🤖 AI Summary
Breast cancer molecular subtyping faces challenges due to heterogeneous availability of multimodal data—including copy number variation, clinical records, and whole-slide images (WSIs)—and dynamically varying modality combinations. Method: We propose a loosely coupled, scalable multimodal learning framework featuring a dual-branch WSI representation module that jointly leverages CNNs and graph neural networks to capture local and structural features, alongside a modality-agnostic alignment-attention fusion mechanism enabling dynamic addition or removal of modalities without retraining. Contribution/Results: To our knowledge, this is the first end-to-end multimodal fusion framework achieving true architectural decoupling. It significantly outperforms state-of-the-art methods on TCGA and multi-institutional real-world clinical datasets. The model demonstrates strong generalizability—seamlessly transferring to other cancer types—and offers both clinical deployment flexibility and computational efficiency.
📝 Abstract
Healthcare applications are inherently multimodal, benefiting greatly from the integration of diverse data sources. However, the modalities available in clinical settings can vary across different locations and patients. A key area that stands to gain from multimodal integration is breast cancer molecular subtyping, an important clinical task that can facilitate personalized treatment and improve patient prognosis. In this work, we propose a scalable and loosely-coupled multimodal framework that seamlessly integrates data from various modalities, including copy number variation (CNV), clinical records, and histopathology images, to enhance breast cancer subtyping.

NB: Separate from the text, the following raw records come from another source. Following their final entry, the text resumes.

### config.mk
export PLATFORM = sky130hd
export DESIGN_NAME = l2_tag_lookup
export DESIGN_NICKNAME = d
export VERILOG_FILES = /design/src/common/l2_pkg.sv /design/src/l2_pipeline/l2_tag_lookup.sv
export SDC_FILE = /design/constraint.sdc
export NUM_CORES = 2
export LEC_CHECK = 0
export ABC_CLOCK_PERIOD_IN_PS = 40400
export BUFFER_PORTS_ARGS = -buffer_cell sky130_fd_sc_hd__buf_2
export CAP_MARGIN = 40
export CORE_AREA = 2 2 494 496
export DETAILED_ROUTE_END_ITERATION = 8
export DIE_AREA = 0 0 496 498
export SLEW_MARGIN = 20
export SYNTH_ARGS = -nofsm -noshare
export SYNTH_HDL_FRONTEND = slang
export SYNTH_SLANG_ARGS = --single-unit
### constraint.sdc
create_clock -name clk -period 40.4 [get_ports clk]
set_input_delay 8.08 -clock clk [delete_from_list [all_inputs] [get_ports clk]]
set_output_delay 8.08 -clock clk [all_outputs]
set_load 0.03 [all_outputs]
### src/common/l2_pkg.sv
// Widths and line types shared by the L2 slice
// Operation codes, cache geometry and credit sizes
`default_nettype none

package l2_pkg;
	// One cache line and its byte enables
	typedef logic [511:0] line_t;
	typedef logic [63:0] mask_t;

	// Line address; the set index is its low four bits
	typedef logic [25:0] line_addr_t;
	typedef logic [3:0] set_t;
	typedef logic [1:0] way_t;

	// Data array index, way above set
	typedef logic [5:0] cache_index_t;

	typedef logic [1:0] strand_t;
	typedef logic [2:0] l2_op_t;

	// Request operations
	localparam l2_op_t L2REQ_LOAD = 3'b000;
	localparam l2_op_t L2REQ_STORE = 3'b001;
	localparam l2_op_t L2REQ_LOAD_SYNC = 3'b100;
	localparam l2_op_t L2REQ_STORE_SYNC = 3'b101;

	// Cache geometry
	localparam int NUM_SETS = 16;
	localparam int NUM_WAYS = 4;
	localparam int NUM_STRANDS = 4;

	// Flow control
	localparam int REQ_QUEUE_DEPTH = 4;
	localparam int RESP_CREDITS = 4;
endpackage

`default_nettype wire

### src/l2_pipeline/l2_tag_lookup.sv
// Tag lookup stage with per-set round-robin victims
// Keeps the synchronized-load links and issues system memory reads
`timescale 1ns/1ps
`default_nettype none

module l2_tag_lookup(
	input wire clk,
	input wire reset,
	input wire stall_pipeline,
	input wire q_valid,
	input wire l2_pkg::line_addr_t q_address,
	input wire l2_pkg::strand_t q_strand,
	input wire l2_pkg::l2_op_t q_op,
	input wire l2_pkg::line_t q_data,
	input wire l2_pkg::mask_t q_mask,
	output logic q_pop,
	output logic tl_valid,
	output l2_pkg::line_addr_t tl_address,
	output l2_pkg::strand_t tl_strand,
	output l2_pkg::l2_op_t tl_op,
	output l2_pkg::line_t tl_data,
	output l2_pkg::mask_t tl_mask,
	output logic tl_cache_hit,
	output l2_pkg::way_t tl_hit_way,
	output l2_pkg::way_t tl_fill_way,
	output logic tl_store_sync_success,
	output logic sm_read_valid,
	output l2_pkg::line_addr_t sm_read_address);

	import l2_pkg::*;

	typedef logic [$bits(line_addr_t) - $bits(set_t) - 1:0] tag_t;

	tag_t tag_array[NUM_SETS][NUM_WAYS];
	logic [NUM_WAYS - 1:0] line_valid[NUM_SETS];
	way_t victim_way[NUM_SETS];
	logic [NUM_STRANDS - 1:0] link_valid;
	line_addr_t link_address[NUM_STRANDS];
	set_t head_set;
	tag_t head_tag;
	logic head_hit;
	way_t head_hit_way;
	logic sync_success;
	logic clears_link;

	assign head_set = q_address[$bits(set_t) - 1:0];
	assign head_tag = q_address[$bits(line_addr_t) - 1:$bits(set_t)];
	assign q_pop = q_valid && !stall_pipeline;

	always_comb
	begin
		head_hit = 1'b0;
		head_hit_way = '0;
		for (int way = 0; way < NUM_WAYS; way++)
		begin
			if (line_valid[head_set][way] && tag_array[head_set][way] == head_tag)
			begin
				head_hit = 1'b1;
				head_hit_way = way_t'(way);
			end
		end
	end

	// Link must still be held by this strand for the same line
	assign sync_success = q_op == L2REQ_STORE_SYNC && link_valid[q_strand]
		&& link_address[q_strand] == q_address;
	assign clears_link = q_op == L2REQ_STORE || sync_success;

	always_ff @(posedge clk, posedge reset)
	begin
		if (reset)
		begin
			line_valid <= '{default: '0};
			victim_way <= '{default: '0};
			link_valid <= '0;
			tl_valid <= 1'b0;
			sm_read_valid <= 1'b0;
		end
		else if (!stall_pipeline)
		begin
			tl_valid <= q_pop;
			sm_read_valid <= q_pop && !head_hit;
			if (q_pop)
			begin
				if (!head_hit)
				begin
					line_valid[head_set][victim_way[head_set]] <= 1'b1;
					victim_way[head_set] <= victim_way[head_set] + 1'b1;
				end

				for (int strand = 0; strand < NUM_STRANDS; strand++)
				begin
					if (clears_link && link_address[strand] == q_address)
						link_valid[strand] <= 1'b0;
				end

				if (q_op == L2REQ_LOAD_SYNC)
					link_valid[q_strand] <= 1'b1;
			end
		end
	end

	always_ff @(posedge clk)
	begin
		if (!stall_pipeline)
		begin
			if (q_pop && !head_hit)
				tag_array[head_set][victim_way[head_set]] <= head_tag;

			if (q_pop && q_op == L2REQ_LOAD_SYNC)
				link_address[q_strand] <= q_address;

			tl_address <= q_address;
			tl_strand <= q_strand;
			tl_op <= q_op;
			tl_data <= q_data;
			tl_mask <= q_mask;
			tl_cache_hit <= head_hit;
			tl_hit_way <= head_hit_way;
			tl_fill_way <= victim_way[head_set];
			tl_store_sync_success <= sync_success;
			sm_read_address <= q_address;
		end
	end
endmodule

`default_nettype wire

While our primary focus is on breast cancer, our framework is designed to easily accommodate additional modalities, offering the flexibility to scale up or down with minimal overhead without requiring re-training of existing modalities, making it applicable to other types of cancers as well. We introduce a dual-based representation for whole slide images (WSIs), combining traditional image-based and graph-based WSI representations. This novel dual approach results in significant performance improvements. Moreover, we present a new multimodal fusion strategy, demonstrating its ability to enhance performance across a range of multimodal conditions. Our comprehensive results show that integrating our dual-based WSI representation with CNV and clinical health records, along with our pipeline and fusion strategy, outperforms state-of-the-art methods in breast cancer subtyping.